> Material for this task:
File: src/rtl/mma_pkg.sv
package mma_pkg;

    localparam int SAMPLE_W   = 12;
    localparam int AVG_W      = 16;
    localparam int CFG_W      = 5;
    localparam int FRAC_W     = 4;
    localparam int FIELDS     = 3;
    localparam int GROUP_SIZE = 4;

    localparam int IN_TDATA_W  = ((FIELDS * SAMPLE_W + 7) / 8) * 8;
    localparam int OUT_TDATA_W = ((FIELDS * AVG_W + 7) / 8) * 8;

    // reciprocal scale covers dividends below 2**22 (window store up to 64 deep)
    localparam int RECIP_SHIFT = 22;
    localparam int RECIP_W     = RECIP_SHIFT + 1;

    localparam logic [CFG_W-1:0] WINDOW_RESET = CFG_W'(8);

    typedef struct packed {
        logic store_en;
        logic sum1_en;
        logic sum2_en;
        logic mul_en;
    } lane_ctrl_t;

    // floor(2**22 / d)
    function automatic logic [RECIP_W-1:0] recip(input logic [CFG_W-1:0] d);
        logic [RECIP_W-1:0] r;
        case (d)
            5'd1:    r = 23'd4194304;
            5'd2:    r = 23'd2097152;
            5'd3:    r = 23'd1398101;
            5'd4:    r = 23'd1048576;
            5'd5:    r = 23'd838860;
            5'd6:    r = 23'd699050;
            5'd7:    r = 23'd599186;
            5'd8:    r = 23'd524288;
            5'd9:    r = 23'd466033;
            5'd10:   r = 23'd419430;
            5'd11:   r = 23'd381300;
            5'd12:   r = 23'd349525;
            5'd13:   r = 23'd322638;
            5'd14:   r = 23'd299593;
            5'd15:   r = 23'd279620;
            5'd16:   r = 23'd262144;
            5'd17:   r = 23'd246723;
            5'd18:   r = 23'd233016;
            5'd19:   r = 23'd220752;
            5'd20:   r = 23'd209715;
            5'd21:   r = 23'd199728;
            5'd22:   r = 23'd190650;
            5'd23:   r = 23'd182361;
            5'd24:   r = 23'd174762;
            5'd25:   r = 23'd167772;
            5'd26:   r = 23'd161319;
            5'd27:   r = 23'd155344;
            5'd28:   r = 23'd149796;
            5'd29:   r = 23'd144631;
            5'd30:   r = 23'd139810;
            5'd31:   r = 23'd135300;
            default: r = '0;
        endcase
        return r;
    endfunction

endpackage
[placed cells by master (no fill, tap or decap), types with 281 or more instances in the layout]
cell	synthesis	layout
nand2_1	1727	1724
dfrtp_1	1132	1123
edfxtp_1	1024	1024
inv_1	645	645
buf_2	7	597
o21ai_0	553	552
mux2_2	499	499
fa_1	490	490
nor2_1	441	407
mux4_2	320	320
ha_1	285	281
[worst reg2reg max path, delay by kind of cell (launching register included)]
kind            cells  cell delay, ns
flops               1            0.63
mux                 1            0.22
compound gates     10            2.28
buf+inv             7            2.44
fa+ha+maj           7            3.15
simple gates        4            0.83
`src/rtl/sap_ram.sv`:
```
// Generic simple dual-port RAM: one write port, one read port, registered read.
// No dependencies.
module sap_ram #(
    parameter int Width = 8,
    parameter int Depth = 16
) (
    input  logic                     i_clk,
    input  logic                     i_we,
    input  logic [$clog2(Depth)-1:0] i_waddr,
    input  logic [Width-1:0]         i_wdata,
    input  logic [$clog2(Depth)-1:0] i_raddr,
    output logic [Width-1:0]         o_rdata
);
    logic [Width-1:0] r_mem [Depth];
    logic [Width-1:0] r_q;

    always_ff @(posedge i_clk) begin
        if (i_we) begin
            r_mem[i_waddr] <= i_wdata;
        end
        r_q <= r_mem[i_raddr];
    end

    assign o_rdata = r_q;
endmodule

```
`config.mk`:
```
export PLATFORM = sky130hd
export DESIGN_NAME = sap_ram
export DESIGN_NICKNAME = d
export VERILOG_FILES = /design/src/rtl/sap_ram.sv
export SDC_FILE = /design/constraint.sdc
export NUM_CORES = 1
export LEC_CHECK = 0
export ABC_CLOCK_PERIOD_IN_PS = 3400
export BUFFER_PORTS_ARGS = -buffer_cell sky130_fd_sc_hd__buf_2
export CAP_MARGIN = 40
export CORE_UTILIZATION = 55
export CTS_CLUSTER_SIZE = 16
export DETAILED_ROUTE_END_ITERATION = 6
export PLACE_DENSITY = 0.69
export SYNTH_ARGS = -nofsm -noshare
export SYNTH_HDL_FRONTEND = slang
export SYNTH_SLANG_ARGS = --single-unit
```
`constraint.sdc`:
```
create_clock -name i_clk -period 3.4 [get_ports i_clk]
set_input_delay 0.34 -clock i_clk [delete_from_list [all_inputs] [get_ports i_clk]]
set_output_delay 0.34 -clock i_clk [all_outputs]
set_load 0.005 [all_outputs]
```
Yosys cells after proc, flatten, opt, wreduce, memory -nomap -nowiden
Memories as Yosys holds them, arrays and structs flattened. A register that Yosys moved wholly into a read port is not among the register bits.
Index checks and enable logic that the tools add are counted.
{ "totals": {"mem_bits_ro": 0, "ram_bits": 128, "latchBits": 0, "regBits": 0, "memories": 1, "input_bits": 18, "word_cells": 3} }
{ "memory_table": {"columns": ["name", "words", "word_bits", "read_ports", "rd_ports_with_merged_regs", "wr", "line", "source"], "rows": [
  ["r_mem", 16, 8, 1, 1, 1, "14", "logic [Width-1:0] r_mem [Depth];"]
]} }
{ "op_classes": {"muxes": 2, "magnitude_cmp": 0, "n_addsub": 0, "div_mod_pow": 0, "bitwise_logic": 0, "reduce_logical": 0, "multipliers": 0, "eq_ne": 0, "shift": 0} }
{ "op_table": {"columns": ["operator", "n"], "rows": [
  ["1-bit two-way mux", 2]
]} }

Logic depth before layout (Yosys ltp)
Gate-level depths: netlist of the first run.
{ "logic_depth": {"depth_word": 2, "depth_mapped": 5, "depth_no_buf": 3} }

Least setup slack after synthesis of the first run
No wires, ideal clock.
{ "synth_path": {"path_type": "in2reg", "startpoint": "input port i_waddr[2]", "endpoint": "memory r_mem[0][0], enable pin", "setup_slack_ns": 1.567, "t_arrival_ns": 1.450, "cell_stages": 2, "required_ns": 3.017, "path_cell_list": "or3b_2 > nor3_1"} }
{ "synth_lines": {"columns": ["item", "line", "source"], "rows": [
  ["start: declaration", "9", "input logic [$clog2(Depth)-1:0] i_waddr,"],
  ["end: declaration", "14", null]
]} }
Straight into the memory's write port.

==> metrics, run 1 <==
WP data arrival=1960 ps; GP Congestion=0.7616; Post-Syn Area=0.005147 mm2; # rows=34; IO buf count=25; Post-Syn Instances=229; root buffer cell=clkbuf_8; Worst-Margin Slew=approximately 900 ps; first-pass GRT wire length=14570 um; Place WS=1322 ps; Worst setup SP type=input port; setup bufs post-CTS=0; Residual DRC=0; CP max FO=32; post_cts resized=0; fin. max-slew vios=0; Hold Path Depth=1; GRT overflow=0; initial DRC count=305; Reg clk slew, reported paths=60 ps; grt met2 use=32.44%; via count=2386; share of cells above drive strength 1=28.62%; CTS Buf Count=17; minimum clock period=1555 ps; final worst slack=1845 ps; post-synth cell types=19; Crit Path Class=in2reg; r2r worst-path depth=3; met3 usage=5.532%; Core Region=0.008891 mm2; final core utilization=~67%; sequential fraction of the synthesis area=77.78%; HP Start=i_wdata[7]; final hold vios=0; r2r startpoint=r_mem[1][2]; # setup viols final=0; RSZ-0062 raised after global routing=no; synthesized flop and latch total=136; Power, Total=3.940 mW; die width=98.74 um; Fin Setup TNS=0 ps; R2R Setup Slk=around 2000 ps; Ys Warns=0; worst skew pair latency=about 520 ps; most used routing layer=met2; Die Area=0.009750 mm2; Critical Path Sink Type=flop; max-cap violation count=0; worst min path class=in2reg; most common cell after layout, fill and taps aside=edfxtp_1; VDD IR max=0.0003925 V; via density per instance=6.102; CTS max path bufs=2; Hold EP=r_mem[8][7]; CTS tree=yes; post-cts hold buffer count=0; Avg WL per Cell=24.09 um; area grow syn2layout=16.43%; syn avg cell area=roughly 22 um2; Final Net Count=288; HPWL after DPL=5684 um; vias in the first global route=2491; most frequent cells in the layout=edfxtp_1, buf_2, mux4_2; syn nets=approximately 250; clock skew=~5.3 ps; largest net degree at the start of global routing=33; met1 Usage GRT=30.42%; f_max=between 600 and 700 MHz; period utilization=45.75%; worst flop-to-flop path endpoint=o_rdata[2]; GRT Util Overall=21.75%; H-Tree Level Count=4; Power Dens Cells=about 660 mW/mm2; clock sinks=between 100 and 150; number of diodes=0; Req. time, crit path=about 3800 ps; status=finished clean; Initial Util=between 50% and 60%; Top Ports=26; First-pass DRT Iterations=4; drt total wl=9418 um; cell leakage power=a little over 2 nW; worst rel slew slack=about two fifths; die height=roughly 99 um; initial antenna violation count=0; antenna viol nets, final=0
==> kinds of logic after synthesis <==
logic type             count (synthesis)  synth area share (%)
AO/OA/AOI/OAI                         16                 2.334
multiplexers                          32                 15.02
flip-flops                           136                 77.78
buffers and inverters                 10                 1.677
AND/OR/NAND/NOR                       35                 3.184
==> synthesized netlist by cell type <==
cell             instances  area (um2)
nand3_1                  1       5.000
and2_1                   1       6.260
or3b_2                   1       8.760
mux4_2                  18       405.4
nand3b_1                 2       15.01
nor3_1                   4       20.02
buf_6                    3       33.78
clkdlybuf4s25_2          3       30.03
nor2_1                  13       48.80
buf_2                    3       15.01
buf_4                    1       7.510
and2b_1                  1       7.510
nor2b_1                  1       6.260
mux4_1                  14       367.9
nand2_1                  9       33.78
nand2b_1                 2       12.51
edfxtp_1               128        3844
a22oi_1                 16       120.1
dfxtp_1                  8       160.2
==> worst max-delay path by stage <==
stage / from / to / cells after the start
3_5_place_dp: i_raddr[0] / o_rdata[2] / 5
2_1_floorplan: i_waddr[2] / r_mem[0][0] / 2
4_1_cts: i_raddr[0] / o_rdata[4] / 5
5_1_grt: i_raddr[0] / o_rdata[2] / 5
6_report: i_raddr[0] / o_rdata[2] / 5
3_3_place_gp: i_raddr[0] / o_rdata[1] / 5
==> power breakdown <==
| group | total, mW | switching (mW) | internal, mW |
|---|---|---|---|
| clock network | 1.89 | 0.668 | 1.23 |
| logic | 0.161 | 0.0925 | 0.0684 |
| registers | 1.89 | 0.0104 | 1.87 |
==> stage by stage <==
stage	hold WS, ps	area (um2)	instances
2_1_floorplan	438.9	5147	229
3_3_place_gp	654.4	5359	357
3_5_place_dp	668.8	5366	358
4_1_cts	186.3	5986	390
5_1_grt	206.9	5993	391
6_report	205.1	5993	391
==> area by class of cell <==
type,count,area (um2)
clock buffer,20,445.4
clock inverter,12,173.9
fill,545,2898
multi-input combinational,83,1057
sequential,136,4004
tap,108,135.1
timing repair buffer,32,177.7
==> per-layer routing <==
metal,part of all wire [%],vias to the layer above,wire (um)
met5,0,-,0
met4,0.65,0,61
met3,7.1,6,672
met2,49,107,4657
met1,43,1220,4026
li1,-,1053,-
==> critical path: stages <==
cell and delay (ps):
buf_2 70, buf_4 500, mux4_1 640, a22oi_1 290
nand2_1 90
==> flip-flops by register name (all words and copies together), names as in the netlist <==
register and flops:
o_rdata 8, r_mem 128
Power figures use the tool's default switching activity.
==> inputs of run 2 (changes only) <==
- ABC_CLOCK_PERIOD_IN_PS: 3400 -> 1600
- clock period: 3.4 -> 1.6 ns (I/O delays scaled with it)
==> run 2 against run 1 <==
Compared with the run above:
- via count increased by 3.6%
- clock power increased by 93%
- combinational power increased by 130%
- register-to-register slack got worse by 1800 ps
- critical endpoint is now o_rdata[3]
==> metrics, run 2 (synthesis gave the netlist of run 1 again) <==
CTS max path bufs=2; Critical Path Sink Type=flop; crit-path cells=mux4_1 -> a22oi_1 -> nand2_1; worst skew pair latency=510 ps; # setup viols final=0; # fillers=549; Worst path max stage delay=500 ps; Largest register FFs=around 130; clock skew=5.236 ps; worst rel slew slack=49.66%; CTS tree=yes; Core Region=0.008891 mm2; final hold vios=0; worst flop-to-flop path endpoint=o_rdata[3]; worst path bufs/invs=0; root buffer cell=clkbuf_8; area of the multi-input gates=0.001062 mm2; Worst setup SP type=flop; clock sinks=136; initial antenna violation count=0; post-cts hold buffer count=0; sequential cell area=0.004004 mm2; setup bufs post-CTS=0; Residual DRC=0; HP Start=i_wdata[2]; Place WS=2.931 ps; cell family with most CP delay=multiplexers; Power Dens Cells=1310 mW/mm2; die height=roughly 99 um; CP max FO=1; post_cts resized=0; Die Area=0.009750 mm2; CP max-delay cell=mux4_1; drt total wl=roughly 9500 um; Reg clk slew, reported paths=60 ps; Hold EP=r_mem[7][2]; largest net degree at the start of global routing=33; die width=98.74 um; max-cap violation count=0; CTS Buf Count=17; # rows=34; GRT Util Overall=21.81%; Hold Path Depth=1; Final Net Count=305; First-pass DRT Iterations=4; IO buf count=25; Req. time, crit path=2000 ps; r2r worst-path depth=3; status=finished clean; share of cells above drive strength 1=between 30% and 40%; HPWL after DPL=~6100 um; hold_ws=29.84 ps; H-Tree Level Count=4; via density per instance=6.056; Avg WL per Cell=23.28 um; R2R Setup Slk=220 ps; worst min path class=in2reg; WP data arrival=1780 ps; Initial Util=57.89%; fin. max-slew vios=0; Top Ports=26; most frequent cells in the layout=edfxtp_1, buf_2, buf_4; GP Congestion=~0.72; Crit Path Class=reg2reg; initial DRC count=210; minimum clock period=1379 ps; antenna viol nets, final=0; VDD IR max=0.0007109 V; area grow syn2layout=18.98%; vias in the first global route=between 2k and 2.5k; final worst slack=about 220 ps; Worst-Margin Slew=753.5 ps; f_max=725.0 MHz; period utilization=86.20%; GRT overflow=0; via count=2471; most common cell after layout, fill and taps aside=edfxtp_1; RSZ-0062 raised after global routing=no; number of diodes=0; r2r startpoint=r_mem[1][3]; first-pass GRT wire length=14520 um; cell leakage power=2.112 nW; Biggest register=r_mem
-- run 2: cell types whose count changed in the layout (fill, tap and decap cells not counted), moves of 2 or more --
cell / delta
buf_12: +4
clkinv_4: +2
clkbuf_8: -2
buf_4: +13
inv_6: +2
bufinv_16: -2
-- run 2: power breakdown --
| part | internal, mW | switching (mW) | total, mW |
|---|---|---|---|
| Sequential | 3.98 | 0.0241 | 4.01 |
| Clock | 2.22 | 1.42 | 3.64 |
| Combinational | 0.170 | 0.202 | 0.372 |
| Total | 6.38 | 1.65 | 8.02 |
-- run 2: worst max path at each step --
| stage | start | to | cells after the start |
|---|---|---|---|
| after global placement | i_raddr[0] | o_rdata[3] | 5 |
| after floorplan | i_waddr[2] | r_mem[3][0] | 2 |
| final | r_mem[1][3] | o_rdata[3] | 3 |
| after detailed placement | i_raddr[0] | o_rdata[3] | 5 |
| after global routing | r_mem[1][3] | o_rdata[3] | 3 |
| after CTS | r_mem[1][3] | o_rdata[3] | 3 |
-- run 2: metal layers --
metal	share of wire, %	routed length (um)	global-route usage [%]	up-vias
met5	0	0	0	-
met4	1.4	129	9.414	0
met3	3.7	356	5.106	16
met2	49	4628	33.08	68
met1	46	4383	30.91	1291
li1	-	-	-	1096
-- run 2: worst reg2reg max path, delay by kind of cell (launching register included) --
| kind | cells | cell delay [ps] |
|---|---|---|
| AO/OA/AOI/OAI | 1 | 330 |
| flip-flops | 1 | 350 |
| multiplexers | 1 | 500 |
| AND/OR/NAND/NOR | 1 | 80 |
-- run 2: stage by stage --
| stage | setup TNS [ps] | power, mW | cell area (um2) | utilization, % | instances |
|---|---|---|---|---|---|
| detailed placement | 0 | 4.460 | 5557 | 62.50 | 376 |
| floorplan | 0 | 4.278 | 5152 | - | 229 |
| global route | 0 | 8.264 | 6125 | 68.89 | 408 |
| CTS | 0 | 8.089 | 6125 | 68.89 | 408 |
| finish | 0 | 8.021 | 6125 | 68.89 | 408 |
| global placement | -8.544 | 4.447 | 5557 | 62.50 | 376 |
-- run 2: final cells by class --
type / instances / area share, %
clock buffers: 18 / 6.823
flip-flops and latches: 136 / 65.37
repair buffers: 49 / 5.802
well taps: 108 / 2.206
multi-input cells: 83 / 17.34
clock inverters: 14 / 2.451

> Your task:
Reproduce the records above exactly, from the first line to the line that holds "localparam int OUT_TDATA_W", inclusive, and omit everything after it.

> Problem solution:
File: src/rtl/mma_pkg.sv
package mma_pkg;

    localparam int SAMPLE_W   = 12;
    localparam int AVG_W      = 16;
    localparam int CFG_W      = 5;
    localparam int FRAC_W     = 4;
    localparam int FIELDS     = 3;
    localparam int GROUP_SIZE = 4;

    localparam int IN_TDATA_W  = ((FIELDS * SAMPLE_W + 7) / 8) * 8;
    localparam int OUT_TDATA_W = ((FIELDS * AVG_W + 7) / 8) * 8;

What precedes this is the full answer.